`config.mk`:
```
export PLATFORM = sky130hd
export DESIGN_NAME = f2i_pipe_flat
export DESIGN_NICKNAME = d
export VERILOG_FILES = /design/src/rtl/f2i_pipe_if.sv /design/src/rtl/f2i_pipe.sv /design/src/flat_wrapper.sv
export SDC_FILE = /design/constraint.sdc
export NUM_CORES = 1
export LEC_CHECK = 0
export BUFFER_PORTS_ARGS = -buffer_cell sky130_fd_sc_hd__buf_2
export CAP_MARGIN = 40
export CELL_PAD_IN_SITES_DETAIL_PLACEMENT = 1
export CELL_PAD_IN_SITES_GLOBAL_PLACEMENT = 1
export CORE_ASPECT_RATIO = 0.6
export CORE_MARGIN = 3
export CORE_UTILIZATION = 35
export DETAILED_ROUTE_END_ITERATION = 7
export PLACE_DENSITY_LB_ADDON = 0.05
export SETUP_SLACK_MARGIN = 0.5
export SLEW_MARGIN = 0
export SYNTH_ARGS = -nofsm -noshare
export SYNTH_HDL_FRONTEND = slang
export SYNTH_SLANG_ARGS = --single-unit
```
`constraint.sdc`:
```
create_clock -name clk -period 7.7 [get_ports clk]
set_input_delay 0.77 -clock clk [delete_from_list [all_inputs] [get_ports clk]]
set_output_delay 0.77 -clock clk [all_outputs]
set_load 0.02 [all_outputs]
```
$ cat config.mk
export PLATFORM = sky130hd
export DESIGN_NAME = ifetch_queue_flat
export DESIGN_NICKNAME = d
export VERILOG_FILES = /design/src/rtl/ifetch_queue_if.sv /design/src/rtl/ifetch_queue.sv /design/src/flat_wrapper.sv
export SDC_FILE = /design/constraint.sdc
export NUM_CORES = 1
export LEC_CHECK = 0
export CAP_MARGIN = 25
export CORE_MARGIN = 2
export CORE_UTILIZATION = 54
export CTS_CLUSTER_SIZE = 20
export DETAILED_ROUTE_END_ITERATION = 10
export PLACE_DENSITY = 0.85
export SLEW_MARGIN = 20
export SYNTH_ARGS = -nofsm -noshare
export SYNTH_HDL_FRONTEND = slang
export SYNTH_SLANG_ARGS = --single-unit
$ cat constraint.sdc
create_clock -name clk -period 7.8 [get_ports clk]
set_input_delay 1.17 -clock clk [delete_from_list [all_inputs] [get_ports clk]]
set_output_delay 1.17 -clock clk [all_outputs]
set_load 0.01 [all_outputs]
****************
## PROBLEM TO WORK ON
Each line shown above needs to be transcribed exactly.

## RESULT
`config.mk`:
```
export PLATFORM = sky130hd
export DESIGN_NAME = f2i_pipe_flat
export DESIGN_NICKNAME = d
export VERILOG_FILES = /design/src/rtl/f2i_pipe_if.sv /design/src/rtl/f2i_pipe.sv /design/src/flat_wrapper.sv
export SDC_FILE = /design/constraint.sdc
export NUM_CORES = 1
export LEC_CHECK = 0
export BUFFER_PORTS_ARGS = -buffer_cell sky130_fd_sc_hd__buf_2
export CAP_MARGIN = 40
export CELL_PAD_IN_SITES_DETAIL_PLACEMENT = 1
export CELL_PAD_IN_SITES_GLOBAL_PLACEMENT = 1
export CORE_ASPECT_RATIO = 0.6
export CORE_MARGIN = 3
export CORE_UTILIZATION = 35
export DETAILED_ROUTE_END_ITERATION = 7
export PLACE_DENSITY_LB_ADDON = 0.05
export SETUP_SLACK_MARGIN = 0.5
export SLEW_MARGIN = 0
export SYNTH_ARGS = -nofsm -noshare
export SYNTH_HDL_FRONTEND = slang
export SYNTH_SLANG_ARGS = --single-unit
```
`constraint.sdc`:
```
create_clock -name clk -period 7.7 [get_ports clk]
set_input_delay 0.77 -clock clk [delete_from_list [all_inputs] [get_ports clk]]
set_output_delay 0.77 -clock clk [all_outputs]
set_load 0.02 [all_outputs]
```
$ cat config.mk
export PLATFORM = sky130hd
export DESIGN_NAME = ifetch_queue_flat
export DESIGN_NICKNAME = d
export VERILOG_FILES = /design/src/rtl/ifetch_queue_if.sv /design/src/rtl/ifetch_queue.sv /design/src/flat_wrapper.sv
export SDC_FILE = /design/constraint.sdc
export NUM_CORES = 1
export LEC_CHECK = 0
export CAP_MARGIN = 25
export CORE_MARGIN = 2
export CORE_UTILIZATION = 54
export CTS_CLUSTER_SIZE = 20
export DETAILED_ROUTE_END_ITERATION = 10
export PLACE_DENSITY = 0.85
export SLEW_MARGIN = 20
export SYNTH_ARGS = -nofsm -noshare
export SYNTH_HDL_FRONTEND = slang
export SYNTH_SLANG_ARGS = --single-unit
$ cat constraint.sdc
create_clock -name clk -period 7.8 [get_ports clk]
set_input_delay 1.17 -clock clk [delete_from_list [all_inputs] [get_ports clk]]
set_output_delay 1.17 -clock clk [all_outputs]
set_load 0.01 [all_outputs]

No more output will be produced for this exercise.